Aim of the exercise:
Please set down exactly the lines of the listing below from the line containing "edit, RTL diff" through the line containing "edit: results (changes", both lines included, leaving out all other lines.

Start of Data records

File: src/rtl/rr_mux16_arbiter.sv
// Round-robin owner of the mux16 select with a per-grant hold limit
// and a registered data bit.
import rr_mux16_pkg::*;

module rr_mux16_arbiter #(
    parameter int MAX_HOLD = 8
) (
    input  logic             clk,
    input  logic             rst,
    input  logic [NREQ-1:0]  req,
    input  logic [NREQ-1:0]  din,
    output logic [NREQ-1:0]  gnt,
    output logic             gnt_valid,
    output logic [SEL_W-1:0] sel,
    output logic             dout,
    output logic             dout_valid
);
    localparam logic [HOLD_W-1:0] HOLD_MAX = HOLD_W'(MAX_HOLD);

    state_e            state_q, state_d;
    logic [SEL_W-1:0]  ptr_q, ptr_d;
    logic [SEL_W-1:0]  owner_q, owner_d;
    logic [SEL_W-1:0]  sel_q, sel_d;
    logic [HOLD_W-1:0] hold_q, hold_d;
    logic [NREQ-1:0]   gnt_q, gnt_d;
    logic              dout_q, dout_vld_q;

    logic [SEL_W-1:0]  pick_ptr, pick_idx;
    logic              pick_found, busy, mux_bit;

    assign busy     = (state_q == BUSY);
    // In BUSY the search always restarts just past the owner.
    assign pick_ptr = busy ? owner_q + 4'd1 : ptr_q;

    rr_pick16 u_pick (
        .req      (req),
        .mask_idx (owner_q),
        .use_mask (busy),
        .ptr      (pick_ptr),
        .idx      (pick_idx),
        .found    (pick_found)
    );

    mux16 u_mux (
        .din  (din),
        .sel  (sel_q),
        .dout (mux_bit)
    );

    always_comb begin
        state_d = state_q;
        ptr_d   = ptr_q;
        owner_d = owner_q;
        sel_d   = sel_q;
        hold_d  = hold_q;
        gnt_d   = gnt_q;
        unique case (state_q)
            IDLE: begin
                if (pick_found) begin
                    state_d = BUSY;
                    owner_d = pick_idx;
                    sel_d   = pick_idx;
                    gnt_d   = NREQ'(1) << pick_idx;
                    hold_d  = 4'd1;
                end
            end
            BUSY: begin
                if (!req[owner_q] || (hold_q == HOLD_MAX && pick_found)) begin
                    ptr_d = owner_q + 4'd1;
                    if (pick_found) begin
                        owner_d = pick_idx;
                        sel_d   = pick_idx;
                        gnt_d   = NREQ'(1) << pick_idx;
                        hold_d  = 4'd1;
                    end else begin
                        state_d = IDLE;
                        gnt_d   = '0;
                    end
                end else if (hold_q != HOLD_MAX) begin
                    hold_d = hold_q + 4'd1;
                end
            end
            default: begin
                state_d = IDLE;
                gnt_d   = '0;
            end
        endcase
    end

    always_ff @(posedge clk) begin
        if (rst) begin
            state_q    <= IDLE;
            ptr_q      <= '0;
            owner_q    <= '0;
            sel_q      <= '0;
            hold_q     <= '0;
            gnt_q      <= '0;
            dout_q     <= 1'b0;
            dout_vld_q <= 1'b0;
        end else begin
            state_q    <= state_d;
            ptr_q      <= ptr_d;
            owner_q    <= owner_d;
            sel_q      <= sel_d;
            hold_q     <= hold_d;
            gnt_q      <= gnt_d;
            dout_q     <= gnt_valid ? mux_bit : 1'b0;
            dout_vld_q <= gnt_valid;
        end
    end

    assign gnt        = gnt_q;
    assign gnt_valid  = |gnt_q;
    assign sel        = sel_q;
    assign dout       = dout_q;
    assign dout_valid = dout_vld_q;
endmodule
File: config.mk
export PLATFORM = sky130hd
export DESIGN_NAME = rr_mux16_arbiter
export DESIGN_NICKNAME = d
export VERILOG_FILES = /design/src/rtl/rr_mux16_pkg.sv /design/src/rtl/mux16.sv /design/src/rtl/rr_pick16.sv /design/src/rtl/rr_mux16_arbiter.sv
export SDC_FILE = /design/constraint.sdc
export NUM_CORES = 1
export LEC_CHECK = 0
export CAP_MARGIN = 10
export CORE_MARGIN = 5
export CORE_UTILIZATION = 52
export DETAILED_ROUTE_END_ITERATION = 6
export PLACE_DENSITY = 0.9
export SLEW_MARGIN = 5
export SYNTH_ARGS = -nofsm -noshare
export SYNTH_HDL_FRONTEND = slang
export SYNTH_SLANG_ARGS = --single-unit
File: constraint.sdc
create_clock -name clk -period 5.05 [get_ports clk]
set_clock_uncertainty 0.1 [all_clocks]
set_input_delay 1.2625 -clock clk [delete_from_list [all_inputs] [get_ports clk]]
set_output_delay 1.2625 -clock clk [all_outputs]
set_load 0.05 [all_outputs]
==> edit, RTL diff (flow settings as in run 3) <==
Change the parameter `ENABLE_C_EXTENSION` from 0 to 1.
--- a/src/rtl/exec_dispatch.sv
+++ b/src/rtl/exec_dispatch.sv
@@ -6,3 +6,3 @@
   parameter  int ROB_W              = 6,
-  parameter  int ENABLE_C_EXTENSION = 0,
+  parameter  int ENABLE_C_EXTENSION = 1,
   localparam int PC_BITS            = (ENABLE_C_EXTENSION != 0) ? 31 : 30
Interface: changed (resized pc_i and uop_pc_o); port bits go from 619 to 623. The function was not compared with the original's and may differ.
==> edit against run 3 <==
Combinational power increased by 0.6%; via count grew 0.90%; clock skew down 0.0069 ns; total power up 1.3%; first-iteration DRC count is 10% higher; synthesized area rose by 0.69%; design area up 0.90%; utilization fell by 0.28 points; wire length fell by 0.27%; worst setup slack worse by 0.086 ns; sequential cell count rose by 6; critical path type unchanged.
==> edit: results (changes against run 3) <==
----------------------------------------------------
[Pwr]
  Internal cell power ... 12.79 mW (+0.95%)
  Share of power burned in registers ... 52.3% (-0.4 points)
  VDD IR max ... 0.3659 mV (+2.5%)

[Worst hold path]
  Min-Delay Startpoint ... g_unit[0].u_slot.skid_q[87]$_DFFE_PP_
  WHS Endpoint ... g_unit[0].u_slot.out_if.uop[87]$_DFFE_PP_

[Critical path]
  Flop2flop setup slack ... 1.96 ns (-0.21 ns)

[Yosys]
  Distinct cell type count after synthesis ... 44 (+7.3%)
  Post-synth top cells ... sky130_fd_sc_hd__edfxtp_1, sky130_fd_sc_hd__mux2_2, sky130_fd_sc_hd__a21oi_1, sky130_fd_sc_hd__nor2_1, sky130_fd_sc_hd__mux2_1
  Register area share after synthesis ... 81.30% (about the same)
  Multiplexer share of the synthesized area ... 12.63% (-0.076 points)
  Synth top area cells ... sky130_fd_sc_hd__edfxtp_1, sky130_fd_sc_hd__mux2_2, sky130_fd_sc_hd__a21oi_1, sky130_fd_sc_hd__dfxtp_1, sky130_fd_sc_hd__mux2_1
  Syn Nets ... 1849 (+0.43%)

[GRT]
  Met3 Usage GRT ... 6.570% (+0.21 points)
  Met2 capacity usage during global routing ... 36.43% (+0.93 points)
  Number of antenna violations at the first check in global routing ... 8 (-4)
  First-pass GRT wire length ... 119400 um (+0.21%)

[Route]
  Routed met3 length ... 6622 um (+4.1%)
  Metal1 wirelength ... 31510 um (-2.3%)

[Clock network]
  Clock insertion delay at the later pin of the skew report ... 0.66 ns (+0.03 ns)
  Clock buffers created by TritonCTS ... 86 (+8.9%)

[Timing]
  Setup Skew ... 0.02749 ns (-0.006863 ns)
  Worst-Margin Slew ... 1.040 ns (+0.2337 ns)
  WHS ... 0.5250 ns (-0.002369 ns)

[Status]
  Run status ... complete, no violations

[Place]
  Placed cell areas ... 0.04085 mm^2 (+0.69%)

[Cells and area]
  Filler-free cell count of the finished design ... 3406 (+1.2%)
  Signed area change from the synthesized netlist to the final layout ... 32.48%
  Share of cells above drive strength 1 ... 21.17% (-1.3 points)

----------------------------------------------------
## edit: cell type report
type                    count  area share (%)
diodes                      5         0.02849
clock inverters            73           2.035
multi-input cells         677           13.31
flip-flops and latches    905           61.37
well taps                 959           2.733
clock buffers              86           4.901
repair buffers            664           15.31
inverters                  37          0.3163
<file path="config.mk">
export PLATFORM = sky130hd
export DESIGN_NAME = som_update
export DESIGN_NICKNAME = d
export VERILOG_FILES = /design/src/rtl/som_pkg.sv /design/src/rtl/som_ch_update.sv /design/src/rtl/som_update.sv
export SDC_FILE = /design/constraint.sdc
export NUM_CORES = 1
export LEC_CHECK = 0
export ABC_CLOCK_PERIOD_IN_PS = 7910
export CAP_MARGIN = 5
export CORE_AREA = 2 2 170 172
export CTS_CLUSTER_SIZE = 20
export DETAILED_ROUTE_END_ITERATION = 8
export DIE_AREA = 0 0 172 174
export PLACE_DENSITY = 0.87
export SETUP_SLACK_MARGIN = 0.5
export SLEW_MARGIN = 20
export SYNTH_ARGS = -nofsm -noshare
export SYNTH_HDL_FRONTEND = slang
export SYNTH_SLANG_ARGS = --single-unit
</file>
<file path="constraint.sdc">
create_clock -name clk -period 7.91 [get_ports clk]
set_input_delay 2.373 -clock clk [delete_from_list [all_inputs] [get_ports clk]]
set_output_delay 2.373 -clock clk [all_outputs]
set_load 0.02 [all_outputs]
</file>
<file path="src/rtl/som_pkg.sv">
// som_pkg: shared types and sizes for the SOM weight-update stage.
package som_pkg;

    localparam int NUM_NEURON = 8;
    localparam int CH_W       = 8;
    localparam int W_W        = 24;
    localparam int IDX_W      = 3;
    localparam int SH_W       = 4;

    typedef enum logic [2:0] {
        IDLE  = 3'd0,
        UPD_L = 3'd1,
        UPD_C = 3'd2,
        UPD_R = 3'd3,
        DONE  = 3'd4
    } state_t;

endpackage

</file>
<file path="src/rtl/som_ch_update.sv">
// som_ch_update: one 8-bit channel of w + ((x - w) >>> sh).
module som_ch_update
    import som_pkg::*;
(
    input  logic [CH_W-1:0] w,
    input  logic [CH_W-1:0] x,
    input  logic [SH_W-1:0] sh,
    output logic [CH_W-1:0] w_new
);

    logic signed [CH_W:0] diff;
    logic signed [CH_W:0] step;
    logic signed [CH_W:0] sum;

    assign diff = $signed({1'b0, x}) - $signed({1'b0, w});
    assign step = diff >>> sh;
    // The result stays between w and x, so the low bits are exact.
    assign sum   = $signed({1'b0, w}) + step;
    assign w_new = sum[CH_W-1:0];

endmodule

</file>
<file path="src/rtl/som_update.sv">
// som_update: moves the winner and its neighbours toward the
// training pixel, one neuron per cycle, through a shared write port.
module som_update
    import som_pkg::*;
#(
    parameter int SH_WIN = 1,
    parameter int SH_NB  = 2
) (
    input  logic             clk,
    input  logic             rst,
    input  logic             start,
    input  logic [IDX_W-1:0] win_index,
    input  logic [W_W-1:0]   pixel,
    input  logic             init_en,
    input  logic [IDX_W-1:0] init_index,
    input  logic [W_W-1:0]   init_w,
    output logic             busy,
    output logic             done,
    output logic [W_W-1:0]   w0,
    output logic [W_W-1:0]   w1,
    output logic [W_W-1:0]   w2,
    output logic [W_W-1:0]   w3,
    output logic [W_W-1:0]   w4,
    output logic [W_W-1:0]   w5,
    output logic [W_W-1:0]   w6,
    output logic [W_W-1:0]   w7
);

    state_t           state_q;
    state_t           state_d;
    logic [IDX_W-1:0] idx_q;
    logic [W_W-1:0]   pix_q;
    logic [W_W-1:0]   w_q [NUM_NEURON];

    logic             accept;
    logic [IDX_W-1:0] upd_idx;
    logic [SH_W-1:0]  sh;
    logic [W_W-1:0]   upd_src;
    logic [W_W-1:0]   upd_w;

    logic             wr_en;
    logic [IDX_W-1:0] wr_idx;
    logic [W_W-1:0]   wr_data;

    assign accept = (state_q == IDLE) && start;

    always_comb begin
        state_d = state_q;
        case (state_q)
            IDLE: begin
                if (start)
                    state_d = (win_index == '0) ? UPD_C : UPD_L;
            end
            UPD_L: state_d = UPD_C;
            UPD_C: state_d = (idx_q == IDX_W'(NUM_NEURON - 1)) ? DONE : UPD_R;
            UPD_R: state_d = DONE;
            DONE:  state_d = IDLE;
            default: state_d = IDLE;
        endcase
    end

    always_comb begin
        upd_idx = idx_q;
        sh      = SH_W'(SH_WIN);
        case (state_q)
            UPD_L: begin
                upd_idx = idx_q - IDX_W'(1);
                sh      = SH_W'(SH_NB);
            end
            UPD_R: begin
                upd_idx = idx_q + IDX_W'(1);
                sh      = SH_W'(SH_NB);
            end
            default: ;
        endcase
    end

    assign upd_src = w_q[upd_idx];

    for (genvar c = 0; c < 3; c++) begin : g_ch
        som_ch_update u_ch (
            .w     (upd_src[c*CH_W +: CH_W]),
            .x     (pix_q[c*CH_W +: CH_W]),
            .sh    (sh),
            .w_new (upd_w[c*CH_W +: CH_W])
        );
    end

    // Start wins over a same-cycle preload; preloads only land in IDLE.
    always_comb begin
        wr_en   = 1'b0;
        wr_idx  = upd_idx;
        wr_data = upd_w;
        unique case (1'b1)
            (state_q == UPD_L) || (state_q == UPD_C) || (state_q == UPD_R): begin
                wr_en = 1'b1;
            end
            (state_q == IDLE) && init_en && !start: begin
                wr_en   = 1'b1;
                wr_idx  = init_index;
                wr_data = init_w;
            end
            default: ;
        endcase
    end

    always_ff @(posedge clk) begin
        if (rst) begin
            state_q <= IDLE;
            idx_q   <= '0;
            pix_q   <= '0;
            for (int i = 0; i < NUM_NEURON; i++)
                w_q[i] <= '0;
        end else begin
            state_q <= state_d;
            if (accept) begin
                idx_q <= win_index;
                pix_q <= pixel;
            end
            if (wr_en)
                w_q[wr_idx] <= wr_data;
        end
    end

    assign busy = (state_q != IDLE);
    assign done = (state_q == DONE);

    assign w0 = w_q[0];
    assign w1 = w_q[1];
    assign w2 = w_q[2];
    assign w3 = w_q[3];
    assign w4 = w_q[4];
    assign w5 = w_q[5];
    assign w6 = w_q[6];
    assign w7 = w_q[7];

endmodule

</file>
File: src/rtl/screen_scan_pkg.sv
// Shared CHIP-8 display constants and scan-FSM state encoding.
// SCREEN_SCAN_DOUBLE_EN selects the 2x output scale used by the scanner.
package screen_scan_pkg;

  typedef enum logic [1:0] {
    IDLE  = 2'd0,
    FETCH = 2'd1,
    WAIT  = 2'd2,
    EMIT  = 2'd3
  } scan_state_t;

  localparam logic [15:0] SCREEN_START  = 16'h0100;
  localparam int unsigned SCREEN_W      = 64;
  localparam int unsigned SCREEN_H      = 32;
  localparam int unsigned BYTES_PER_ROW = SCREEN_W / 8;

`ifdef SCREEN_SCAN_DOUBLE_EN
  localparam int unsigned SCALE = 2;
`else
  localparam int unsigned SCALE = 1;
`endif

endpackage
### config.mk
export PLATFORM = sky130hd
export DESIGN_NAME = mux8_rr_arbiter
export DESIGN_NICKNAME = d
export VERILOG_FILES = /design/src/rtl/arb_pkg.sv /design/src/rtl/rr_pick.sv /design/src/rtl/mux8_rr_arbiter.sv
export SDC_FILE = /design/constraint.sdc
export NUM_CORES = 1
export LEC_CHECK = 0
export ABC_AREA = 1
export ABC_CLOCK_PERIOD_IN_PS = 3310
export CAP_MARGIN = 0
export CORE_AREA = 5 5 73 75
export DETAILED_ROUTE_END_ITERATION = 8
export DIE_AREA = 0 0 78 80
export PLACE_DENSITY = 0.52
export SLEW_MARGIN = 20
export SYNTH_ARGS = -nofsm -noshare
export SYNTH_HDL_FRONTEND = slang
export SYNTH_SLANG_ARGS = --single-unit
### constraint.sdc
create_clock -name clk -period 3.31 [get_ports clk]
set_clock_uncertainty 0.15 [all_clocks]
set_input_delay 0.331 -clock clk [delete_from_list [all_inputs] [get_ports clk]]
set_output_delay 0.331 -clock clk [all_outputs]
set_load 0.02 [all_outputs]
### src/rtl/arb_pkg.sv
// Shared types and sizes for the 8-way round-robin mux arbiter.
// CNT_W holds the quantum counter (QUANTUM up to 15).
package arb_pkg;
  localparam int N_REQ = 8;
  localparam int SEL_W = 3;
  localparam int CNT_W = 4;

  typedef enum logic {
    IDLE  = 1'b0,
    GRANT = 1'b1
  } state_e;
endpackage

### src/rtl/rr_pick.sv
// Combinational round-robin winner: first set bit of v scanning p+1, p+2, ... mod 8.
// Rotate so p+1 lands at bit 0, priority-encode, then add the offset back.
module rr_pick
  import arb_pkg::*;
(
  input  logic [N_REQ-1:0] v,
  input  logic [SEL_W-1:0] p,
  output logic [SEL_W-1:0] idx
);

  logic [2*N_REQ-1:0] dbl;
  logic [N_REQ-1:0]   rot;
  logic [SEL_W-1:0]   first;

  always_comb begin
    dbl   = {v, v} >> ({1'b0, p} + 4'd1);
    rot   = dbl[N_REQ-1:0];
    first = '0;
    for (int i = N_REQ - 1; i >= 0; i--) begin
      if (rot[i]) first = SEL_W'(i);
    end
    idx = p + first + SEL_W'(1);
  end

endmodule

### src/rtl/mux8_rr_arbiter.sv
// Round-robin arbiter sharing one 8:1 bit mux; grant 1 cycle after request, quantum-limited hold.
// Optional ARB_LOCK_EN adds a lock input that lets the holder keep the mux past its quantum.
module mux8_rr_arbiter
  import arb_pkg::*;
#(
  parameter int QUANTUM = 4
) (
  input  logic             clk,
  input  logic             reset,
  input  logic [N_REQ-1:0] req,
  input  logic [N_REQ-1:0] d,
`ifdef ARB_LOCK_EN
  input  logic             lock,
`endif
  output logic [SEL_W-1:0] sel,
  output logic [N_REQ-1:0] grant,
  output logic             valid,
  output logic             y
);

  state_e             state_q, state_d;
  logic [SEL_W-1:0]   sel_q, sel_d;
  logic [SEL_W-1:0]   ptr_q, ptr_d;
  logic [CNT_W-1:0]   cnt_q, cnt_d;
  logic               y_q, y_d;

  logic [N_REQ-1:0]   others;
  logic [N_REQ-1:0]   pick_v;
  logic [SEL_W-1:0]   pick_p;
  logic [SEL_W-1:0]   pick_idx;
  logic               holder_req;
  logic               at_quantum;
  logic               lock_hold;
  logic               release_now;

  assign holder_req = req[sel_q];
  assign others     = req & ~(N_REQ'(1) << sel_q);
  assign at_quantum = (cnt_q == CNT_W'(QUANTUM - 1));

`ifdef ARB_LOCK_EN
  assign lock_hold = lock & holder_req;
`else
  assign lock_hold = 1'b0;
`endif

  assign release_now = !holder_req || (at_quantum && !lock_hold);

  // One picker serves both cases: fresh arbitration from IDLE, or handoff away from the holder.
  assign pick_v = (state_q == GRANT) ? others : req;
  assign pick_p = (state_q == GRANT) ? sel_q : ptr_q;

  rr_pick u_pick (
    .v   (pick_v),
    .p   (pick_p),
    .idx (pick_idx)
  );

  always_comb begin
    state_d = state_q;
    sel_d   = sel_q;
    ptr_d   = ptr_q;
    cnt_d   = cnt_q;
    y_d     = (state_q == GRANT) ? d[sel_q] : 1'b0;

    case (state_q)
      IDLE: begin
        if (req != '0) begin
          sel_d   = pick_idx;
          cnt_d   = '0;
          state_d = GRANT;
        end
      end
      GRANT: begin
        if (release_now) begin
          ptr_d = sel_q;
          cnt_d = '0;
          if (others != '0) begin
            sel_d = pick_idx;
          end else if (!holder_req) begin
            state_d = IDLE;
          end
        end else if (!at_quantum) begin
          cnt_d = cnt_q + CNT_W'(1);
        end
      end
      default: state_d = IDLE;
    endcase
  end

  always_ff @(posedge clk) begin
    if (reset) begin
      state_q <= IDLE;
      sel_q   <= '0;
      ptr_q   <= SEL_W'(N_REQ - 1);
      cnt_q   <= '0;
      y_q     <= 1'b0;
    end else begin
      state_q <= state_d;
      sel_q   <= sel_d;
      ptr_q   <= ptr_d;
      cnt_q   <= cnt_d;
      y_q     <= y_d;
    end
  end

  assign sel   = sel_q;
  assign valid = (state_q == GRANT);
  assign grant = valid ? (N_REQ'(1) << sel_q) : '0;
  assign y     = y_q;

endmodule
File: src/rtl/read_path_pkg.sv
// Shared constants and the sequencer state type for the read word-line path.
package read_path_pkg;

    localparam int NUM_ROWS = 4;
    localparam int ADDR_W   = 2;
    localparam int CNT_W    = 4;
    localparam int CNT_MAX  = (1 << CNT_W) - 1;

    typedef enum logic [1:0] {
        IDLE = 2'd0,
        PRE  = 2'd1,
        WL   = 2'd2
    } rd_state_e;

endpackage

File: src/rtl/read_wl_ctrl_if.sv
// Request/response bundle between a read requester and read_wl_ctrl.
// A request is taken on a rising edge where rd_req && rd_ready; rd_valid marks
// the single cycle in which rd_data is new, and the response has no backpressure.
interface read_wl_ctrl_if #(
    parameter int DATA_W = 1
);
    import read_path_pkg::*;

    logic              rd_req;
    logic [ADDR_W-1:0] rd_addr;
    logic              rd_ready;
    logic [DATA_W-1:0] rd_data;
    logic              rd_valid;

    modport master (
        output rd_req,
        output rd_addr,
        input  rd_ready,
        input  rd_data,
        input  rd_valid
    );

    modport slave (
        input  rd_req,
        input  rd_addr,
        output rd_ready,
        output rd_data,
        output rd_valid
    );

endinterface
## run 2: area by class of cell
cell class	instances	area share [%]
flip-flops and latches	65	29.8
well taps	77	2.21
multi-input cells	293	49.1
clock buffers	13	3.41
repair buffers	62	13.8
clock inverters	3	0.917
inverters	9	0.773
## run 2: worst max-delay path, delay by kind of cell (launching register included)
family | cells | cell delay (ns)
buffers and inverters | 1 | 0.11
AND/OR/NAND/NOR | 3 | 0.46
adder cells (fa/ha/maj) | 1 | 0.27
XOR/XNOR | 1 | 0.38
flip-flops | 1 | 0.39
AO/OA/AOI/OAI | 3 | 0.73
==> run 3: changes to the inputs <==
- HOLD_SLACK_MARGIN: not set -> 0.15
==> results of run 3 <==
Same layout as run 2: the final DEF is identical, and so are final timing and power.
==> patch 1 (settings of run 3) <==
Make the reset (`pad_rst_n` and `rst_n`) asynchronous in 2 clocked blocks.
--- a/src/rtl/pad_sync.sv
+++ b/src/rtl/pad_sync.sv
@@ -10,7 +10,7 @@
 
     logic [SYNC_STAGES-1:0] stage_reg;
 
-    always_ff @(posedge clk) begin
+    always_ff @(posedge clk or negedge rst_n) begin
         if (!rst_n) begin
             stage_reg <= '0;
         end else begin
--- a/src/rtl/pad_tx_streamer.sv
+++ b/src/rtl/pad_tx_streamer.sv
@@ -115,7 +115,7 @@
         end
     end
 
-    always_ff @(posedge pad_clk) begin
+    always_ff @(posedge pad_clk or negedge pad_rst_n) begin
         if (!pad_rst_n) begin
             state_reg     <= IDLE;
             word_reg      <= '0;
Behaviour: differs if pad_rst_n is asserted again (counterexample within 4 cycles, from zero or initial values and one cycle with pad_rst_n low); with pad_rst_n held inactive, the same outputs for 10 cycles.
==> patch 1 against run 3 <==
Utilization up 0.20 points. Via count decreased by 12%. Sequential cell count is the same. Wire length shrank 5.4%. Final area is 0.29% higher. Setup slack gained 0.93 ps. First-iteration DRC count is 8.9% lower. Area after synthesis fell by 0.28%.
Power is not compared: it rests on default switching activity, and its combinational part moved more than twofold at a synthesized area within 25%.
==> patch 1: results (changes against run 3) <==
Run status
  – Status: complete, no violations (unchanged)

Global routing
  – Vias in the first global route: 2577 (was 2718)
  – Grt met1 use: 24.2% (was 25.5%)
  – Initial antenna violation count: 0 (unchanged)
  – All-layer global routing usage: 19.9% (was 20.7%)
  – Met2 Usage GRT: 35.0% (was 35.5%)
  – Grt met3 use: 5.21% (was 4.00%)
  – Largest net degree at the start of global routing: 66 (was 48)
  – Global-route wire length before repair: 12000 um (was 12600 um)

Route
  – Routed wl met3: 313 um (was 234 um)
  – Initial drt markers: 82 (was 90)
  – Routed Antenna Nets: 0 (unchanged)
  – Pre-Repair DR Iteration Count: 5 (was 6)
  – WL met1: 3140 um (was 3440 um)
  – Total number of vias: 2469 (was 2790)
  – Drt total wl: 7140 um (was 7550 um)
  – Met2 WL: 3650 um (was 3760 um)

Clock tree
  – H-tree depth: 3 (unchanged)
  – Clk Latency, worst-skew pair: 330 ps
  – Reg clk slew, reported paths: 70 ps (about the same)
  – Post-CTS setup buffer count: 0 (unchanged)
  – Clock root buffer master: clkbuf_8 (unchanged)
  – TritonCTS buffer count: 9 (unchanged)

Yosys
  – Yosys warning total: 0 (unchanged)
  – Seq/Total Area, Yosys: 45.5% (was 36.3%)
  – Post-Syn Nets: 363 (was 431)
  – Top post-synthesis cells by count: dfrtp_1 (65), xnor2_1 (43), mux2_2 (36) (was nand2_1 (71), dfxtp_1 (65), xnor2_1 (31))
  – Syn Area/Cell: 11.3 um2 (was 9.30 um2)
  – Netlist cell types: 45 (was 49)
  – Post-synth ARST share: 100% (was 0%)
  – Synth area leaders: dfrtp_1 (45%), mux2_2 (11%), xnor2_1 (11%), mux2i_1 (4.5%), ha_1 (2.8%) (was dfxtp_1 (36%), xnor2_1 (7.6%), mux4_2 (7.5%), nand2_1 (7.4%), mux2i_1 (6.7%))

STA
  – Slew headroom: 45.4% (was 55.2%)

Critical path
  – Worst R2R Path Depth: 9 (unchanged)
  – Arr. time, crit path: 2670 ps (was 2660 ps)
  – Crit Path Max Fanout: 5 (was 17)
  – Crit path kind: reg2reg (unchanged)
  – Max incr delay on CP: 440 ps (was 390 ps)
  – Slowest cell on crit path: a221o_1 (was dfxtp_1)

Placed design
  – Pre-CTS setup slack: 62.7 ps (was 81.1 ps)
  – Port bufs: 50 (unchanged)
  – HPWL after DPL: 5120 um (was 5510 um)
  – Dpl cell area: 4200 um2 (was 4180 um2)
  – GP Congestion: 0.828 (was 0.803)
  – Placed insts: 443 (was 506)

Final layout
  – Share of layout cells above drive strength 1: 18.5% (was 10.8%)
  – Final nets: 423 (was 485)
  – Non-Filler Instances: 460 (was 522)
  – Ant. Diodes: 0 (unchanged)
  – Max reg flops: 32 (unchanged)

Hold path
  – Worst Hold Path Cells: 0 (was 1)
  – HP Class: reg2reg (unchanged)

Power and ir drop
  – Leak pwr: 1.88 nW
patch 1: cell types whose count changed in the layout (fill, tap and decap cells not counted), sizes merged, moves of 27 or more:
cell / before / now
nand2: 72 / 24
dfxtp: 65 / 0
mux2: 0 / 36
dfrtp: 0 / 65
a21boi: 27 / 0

End of Data records

Answer to the exercise:
==> edit, RTL diff (flow settings as in run 3) <==
Change the parameter `ENABLE_C_EXTENSION` from 0 to 1.
--- a/src/rtl/exec_dispatch.sv
+++ b/src/rtl/exec_dispatch.sv
@@ -6,3 +6,3 @@
   parameter  int ROB_W              = 6,
-  parameter  int ENABLE_C_EXTENSION = 0,
+  parameter  int ENABLE_C_EXTENSION = 1,
   localparam int PC_BITS            = (ENABLE_C_EXTENSION != 0) ? 31 : 30
Interface: changed (resized pc_i and uop_pc_o); port bits go from 619 to 623. The function was not compared with the original's and may differ.
==> edit against run 3 <==
Combinational power increased by 0.6%; via count grew 0.90%; clock skew down 0.0069 ns; total power up 1.3%; first-iteration DRC count is 10% higher; synthesized area rose by 0.69%; design area up 0.90%; utilization fell by 0.28 points; wire length fell by 0.27%; worst setup slack worse by 0.086 ns; sequential cell count rose by 6; critical path type unchanged.
==> edit: results (changes against run 3) <==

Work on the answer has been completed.